_Try it_
Repeat, line for line, the entries below from the first line to the line containing "export VERILOG_FILES = /design/src/verilog/csr_pkg.sv", counting both ends.

(Data for this exercise begins)

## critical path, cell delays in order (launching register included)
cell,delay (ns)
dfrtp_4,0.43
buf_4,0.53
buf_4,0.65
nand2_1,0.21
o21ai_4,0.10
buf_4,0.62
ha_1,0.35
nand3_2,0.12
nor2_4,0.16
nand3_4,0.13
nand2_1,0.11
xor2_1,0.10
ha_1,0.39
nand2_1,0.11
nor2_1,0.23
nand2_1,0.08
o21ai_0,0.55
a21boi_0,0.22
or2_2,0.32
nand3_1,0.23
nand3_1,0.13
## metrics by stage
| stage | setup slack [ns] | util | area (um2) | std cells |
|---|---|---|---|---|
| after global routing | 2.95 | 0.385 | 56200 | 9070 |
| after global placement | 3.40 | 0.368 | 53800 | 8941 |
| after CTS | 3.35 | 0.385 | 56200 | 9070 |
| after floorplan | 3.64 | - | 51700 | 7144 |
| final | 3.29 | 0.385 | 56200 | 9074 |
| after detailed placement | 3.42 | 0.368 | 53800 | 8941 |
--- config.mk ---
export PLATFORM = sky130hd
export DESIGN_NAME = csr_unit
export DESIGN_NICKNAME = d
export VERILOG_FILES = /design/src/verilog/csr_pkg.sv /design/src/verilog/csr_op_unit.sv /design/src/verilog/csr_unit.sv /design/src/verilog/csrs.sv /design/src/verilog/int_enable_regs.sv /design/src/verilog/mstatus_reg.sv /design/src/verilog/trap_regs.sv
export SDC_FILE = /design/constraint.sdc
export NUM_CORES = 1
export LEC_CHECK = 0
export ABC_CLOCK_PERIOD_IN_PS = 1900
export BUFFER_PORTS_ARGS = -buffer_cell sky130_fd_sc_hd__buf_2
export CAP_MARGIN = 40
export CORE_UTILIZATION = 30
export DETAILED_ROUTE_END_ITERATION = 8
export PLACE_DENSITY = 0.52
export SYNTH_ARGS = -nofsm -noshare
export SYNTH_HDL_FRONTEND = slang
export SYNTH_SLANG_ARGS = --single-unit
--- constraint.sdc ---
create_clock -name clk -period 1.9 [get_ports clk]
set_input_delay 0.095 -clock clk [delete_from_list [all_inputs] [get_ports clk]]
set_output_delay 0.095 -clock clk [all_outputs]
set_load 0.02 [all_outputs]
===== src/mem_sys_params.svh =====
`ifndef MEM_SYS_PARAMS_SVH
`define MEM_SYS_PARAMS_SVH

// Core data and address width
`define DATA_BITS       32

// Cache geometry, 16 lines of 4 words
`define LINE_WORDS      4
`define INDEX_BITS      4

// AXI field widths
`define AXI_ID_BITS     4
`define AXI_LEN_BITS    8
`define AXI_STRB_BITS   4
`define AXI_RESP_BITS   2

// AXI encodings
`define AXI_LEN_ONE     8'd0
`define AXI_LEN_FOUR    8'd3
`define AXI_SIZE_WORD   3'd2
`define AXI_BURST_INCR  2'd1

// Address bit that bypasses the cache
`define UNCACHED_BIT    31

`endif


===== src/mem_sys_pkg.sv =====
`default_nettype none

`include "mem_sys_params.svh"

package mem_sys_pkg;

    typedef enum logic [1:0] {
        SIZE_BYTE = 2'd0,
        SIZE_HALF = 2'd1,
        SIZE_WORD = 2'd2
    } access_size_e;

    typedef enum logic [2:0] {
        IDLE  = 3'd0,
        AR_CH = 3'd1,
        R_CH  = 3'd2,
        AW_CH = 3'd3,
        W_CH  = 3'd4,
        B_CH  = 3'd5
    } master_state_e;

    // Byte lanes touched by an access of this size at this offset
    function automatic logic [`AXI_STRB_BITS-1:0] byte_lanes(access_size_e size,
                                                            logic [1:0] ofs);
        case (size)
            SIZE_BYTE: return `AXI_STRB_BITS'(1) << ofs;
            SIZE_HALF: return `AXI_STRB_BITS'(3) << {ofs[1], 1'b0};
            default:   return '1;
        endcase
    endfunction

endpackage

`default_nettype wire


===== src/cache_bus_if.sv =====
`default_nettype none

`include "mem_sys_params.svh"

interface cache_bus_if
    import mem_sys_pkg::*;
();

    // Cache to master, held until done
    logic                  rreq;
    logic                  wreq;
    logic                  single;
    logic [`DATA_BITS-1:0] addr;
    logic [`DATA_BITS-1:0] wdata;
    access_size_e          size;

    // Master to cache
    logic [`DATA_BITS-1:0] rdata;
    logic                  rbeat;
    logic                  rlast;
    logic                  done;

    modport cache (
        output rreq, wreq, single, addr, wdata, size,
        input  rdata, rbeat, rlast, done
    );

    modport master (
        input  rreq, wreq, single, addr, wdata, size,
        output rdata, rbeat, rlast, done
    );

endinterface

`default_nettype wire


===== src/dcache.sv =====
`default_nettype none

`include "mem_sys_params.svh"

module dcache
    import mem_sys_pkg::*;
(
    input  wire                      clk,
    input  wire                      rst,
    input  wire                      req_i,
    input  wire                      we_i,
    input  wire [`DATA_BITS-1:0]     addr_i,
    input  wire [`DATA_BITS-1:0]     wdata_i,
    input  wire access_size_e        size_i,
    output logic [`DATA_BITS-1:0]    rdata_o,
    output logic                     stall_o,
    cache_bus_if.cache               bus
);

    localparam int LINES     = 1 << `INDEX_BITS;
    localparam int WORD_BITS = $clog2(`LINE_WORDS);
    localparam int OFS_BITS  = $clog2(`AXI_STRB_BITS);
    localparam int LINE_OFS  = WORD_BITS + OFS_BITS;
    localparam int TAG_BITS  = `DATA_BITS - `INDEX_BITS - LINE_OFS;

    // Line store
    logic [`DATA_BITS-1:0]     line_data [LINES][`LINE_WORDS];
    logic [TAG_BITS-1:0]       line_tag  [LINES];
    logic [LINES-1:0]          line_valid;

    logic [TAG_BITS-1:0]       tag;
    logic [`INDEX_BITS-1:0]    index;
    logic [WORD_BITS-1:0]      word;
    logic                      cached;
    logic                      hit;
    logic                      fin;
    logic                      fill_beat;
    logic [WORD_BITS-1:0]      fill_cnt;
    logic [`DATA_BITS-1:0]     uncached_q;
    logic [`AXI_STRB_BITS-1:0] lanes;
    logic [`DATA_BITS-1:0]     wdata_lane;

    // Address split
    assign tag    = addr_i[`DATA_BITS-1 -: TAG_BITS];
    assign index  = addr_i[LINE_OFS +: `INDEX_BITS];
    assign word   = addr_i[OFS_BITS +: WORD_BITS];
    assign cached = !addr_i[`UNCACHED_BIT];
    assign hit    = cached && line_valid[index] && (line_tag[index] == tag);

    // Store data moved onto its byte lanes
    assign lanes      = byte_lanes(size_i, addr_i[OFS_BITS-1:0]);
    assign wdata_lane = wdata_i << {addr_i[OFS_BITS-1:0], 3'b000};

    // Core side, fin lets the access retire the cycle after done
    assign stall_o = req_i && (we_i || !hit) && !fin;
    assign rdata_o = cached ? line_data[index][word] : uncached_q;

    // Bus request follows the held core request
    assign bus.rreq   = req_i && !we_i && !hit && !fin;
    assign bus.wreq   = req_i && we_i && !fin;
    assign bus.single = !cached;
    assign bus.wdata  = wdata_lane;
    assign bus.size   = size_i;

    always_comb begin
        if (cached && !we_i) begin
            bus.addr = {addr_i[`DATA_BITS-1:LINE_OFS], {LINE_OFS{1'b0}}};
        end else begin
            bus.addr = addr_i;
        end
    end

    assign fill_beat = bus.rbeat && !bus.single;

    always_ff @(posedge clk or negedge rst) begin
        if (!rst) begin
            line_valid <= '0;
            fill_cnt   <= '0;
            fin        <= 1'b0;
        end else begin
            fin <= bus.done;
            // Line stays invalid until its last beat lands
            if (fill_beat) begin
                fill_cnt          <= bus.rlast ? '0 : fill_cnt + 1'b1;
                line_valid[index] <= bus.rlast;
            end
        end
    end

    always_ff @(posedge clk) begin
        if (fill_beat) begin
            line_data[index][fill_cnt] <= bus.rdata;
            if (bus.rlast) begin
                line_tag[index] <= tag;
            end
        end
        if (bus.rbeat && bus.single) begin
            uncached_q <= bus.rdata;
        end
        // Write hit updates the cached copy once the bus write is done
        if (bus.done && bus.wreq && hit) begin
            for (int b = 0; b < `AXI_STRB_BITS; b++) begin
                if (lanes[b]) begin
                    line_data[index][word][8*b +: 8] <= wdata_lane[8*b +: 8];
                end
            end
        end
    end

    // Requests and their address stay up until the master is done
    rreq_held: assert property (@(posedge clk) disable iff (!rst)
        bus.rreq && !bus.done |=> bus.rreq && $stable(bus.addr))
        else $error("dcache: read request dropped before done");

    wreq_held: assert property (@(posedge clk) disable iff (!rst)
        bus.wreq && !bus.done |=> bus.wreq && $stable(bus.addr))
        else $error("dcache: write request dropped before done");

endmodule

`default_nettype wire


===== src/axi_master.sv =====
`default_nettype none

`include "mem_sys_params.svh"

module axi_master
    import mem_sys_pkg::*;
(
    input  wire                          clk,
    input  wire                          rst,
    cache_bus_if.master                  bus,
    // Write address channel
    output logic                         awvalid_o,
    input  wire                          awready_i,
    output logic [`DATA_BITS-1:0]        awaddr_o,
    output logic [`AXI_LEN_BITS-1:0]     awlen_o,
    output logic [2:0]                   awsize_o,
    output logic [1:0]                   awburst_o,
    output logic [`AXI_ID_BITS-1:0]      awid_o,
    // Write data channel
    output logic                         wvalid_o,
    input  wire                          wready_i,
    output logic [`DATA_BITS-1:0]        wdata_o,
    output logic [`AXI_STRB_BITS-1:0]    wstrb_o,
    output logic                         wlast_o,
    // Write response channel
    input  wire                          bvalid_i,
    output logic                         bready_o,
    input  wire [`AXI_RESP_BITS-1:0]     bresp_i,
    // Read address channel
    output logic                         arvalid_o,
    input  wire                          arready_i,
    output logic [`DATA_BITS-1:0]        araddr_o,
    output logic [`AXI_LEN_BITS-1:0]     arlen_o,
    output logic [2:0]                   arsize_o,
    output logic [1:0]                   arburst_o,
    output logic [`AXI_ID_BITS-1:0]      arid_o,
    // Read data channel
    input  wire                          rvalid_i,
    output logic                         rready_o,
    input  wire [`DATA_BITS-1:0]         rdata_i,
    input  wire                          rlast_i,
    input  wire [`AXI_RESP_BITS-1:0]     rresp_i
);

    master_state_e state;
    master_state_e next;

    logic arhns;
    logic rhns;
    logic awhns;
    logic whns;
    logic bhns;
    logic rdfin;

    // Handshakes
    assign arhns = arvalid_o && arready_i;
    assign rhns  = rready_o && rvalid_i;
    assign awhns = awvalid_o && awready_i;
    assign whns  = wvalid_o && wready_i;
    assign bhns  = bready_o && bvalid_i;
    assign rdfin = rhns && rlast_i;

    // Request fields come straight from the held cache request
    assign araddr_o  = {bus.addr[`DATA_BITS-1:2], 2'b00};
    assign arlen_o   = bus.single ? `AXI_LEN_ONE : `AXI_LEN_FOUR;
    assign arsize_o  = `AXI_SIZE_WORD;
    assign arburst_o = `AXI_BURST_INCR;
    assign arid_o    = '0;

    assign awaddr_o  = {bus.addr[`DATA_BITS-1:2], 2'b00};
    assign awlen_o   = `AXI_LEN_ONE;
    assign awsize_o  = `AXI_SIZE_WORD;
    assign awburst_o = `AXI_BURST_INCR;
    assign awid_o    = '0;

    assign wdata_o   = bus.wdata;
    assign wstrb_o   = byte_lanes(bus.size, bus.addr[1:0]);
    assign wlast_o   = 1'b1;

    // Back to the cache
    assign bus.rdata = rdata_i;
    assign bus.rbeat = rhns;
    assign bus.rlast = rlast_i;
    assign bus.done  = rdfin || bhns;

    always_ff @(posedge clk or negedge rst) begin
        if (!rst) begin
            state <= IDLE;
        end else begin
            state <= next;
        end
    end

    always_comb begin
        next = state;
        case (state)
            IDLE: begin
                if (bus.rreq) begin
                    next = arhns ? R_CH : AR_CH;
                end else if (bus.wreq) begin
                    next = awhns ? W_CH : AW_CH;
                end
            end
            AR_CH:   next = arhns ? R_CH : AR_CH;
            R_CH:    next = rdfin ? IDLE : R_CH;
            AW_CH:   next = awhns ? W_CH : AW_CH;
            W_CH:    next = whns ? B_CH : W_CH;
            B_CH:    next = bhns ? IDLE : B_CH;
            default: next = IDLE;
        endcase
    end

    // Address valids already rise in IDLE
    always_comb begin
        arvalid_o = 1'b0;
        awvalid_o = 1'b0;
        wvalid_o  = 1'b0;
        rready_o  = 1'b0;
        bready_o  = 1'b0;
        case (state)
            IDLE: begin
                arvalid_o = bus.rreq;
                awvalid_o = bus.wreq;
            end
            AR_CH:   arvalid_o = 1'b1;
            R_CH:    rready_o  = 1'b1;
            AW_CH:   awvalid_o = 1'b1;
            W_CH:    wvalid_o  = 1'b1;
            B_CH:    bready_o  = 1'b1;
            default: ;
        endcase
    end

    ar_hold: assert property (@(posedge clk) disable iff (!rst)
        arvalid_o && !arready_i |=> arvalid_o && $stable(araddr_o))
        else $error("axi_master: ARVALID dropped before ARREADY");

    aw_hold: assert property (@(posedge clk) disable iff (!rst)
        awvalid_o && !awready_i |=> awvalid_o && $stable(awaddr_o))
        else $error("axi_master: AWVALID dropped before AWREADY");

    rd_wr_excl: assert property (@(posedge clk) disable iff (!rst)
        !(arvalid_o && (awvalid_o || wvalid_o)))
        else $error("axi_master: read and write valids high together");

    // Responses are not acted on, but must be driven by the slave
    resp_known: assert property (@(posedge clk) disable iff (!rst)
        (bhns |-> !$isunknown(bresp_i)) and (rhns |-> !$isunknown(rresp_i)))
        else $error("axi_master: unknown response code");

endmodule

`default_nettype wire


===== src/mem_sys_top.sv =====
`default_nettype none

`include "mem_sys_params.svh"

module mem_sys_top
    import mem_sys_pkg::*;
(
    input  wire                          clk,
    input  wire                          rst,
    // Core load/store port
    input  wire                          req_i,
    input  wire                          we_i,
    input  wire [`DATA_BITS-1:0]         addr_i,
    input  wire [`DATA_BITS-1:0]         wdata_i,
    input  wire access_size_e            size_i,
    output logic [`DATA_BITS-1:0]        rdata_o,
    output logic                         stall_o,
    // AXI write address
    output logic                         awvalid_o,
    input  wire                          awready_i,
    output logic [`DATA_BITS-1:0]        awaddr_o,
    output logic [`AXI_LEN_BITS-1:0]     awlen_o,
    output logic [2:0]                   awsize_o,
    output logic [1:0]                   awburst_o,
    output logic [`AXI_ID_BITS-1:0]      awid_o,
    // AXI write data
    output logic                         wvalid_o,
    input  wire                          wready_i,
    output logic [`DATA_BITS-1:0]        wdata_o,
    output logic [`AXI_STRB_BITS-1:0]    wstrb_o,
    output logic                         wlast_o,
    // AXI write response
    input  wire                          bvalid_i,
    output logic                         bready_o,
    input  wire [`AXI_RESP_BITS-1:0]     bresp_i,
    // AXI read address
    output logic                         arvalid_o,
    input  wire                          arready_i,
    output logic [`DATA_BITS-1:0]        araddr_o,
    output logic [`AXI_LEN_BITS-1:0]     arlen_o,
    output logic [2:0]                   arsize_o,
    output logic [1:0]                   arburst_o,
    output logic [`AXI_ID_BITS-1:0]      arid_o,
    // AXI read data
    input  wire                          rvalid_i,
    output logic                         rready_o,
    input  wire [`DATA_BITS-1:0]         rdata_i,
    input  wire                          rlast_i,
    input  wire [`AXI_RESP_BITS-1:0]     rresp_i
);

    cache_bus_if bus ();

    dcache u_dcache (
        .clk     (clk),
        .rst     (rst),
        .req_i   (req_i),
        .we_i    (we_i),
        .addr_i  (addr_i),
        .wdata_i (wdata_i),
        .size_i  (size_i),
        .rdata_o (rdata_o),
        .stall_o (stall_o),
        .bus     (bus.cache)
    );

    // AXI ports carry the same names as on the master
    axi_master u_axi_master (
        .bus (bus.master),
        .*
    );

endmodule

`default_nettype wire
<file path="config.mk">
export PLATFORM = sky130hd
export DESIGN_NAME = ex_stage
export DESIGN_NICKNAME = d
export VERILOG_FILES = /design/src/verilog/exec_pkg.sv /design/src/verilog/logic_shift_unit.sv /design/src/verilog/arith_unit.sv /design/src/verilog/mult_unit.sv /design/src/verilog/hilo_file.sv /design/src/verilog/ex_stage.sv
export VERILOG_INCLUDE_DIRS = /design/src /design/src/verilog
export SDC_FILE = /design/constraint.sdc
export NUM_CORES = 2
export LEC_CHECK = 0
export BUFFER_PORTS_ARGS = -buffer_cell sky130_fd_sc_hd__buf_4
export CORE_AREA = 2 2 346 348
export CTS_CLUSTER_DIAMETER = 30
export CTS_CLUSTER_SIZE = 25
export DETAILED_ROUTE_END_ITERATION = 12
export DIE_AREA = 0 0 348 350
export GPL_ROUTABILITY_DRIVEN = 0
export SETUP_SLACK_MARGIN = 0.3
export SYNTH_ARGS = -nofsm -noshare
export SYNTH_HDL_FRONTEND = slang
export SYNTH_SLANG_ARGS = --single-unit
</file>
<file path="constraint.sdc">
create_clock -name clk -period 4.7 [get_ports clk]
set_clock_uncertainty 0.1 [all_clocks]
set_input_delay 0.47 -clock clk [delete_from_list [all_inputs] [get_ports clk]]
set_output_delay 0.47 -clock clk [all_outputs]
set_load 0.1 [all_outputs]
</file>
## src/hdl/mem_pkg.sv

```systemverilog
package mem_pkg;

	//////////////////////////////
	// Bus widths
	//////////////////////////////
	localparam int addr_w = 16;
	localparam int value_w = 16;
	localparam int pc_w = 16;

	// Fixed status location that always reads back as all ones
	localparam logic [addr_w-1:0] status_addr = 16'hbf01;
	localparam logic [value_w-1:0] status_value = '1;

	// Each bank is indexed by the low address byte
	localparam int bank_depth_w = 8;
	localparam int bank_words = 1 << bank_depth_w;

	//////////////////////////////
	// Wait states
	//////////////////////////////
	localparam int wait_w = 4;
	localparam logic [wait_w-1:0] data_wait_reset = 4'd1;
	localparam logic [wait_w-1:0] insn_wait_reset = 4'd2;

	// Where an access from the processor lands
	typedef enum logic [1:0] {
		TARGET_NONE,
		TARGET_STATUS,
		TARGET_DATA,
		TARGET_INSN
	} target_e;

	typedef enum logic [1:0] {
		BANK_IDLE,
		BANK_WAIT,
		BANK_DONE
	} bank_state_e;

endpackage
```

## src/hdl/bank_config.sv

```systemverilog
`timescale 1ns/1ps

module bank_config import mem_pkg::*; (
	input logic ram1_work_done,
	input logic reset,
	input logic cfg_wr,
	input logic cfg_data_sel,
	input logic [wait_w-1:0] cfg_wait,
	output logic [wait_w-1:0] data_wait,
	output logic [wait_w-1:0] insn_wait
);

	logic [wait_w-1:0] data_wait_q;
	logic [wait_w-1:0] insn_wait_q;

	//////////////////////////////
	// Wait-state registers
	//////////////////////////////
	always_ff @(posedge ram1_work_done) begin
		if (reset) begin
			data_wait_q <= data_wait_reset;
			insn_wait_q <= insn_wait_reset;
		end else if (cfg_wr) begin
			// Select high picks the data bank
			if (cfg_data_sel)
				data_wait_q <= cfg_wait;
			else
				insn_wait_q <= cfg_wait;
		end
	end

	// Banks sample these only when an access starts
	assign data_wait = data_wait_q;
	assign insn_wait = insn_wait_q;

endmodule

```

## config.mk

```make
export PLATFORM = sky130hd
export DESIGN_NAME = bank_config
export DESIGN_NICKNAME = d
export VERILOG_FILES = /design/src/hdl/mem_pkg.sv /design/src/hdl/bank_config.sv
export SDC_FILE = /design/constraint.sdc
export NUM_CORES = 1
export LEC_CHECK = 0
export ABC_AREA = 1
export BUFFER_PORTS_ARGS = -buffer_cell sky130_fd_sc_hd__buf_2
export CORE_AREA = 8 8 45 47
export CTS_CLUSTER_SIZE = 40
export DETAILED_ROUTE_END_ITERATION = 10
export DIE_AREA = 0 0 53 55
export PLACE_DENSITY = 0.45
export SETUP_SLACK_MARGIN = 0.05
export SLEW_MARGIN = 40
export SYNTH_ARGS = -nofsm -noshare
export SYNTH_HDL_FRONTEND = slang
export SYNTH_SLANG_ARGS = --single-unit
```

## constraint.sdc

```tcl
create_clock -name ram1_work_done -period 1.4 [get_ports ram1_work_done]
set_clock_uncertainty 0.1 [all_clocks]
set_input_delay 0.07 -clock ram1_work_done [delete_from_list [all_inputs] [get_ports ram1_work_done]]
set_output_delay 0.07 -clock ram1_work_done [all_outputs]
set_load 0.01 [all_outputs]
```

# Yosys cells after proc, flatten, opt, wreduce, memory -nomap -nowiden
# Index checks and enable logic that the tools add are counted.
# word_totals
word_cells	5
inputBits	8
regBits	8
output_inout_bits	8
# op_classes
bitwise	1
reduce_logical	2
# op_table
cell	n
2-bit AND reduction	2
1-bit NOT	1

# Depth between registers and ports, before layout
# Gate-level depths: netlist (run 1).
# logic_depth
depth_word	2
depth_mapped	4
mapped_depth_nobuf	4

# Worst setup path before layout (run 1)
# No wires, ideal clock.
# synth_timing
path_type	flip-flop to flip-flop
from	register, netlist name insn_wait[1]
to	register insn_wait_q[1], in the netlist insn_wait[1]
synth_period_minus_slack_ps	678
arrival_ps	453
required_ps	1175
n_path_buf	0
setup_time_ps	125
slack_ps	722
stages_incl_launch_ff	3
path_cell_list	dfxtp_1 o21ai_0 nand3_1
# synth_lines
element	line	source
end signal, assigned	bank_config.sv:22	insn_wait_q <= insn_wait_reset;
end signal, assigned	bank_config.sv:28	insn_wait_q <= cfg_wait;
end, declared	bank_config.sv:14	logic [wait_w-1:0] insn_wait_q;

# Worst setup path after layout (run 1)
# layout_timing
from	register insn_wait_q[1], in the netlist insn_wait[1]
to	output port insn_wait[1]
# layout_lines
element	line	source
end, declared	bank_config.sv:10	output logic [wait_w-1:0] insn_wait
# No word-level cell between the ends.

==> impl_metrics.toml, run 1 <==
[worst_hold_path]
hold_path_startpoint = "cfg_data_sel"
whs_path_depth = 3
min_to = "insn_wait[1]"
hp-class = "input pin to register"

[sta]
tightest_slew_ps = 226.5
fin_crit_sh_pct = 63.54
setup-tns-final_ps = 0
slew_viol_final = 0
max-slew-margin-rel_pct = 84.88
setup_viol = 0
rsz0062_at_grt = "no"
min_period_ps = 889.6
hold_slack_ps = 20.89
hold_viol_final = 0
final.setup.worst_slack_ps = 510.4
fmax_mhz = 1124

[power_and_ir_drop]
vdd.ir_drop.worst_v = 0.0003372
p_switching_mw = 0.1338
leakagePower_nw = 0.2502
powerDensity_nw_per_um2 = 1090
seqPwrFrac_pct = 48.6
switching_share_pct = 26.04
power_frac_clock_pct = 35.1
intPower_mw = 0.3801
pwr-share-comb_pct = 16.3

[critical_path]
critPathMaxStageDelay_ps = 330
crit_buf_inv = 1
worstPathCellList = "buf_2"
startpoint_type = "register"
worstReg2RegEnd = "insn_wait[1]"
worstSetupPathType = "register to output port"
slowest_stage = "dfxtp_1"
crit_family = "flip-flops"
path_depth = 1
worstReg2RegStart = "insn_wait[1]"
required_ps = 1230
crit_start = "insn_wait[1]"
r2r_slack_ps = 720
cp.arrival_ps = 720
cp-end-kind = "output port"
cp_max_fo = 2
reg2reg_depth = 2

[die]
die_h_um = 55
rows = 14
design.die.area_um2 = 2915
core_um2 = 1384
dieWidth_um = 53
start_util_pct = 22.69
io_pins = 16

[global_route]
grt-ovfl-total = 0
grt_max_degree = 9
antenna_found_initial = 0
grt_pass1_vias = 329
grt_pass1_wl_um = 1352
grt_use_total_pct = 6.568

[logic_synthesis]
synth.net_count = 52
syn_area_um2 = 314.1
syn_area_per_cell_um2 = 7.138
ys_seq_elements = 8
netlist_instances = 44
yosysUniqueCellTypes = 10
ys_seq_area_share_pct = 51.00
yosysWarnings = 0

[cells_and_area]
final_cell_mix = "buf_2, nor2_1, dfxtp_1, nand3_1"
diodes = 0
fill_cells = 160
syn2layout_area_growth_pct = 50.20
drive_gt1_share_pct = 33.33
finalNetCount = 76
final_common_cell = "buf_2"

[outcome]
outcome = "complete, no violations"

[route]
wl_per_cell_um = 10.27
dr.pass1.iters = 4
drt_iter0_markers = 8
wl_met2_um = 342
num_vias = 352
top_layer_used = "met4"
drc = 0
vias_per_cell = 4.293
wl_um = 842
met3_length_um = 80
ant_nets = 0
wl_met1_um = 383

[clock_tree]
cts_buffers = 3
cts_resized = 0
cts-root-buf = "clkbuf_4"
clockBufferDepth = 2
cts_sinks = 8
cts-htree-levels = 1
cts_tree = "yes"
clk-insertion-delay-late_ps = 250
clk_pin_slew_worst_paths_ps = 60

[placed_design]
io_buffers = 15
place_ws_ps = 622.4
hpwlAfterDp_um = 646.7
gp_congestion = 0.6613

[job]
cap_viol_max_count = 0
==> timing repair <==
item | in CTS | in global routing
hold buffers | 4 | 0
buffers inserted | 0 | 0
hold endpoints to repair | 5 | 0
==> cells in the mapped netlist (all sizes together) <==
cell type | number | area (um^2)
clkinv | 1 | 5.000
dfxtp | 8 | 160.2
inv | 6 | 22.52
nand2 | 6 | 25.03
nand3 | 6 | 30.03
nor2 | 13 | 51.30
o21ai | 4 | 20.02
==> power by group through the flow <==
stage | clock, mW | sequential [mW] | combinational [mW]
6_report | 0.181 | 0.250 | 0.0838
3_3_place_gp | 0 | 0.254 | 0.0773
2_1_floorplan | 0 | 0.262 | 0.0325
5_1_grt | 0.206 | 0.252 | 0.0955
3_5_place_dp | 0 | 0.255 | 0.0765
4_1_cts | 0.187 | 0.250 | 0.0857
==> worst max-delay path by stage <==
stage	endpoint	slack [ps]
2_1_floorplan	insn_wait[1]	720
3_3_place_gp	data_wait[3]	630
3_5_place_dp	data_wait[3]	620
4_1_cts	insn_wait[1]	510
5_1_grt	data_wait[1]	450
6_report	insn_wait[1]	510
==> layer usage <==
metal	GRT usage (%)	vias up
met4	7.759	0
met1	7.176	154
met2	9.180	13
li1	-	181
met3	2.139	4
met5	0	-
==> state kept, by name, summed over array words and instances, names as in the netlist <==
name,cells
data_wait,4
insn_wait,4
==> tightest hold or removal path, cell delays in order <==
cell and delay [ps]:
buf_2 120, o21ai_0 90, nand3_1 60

(Data for this exercise ends)

_Exercise output_
## critical path, cell delays in order (launching register included)
cell,delay (ns)
dfrtp_4,0.43
buf_4,0.53
buf_4,0.65
nand2_1,0.21
o21ai_4,0.10
buf_4,0.62
ha_1,0.35
nand3_2,0.12
nor2_4,0.16
nand3_4,0.13
nand2_1,0.11
xor2_1,0.10
ha_1,0.39
nand2_1,0.11
nor2_1,0.23
nand2_1,0.08
o21ai_0,0.55
a21boi_0,0.22
or2_2,0.32
nand3_1,0.23
nand3_1,0.13
## metrics by stage
| stage | setup slack [ns] | util | area (um2) | std cells |
|---|---|---|---|---|
| after global routing | 2.95 | 0.385 | 56200 | 9070 |
| after global placement | 3.40 | 0.368 | 53800 | 8941 |
| after CTS | 3.35 | 0.385 | 56200 | 9070 |
| after floorplan | 3.64 | - | 51700 | 7144 |
| final | 3.29 | 0.385 | 56200 | 9074 |
| after detailed placement | 3.42 | 0.368 | 53800 | 8941 |
--- config.mk ---
export PLATFORM = sky130hd
export DESIGN_NAME = csr_unit
export DESIGN_NICKNAME = d
export VERILOG_FILES = /design/src/verilog/csr_pkg.sv /design/src/verilog/csr_op_unit.sv /design/src/verilog/csr_unit.sv /design/src/verilog/csrs.sv /design/src/verilog/int_enable_regs.sv /design/src/verilog/mstatus_reg.sv /design/src/verilog/trap_regs.sv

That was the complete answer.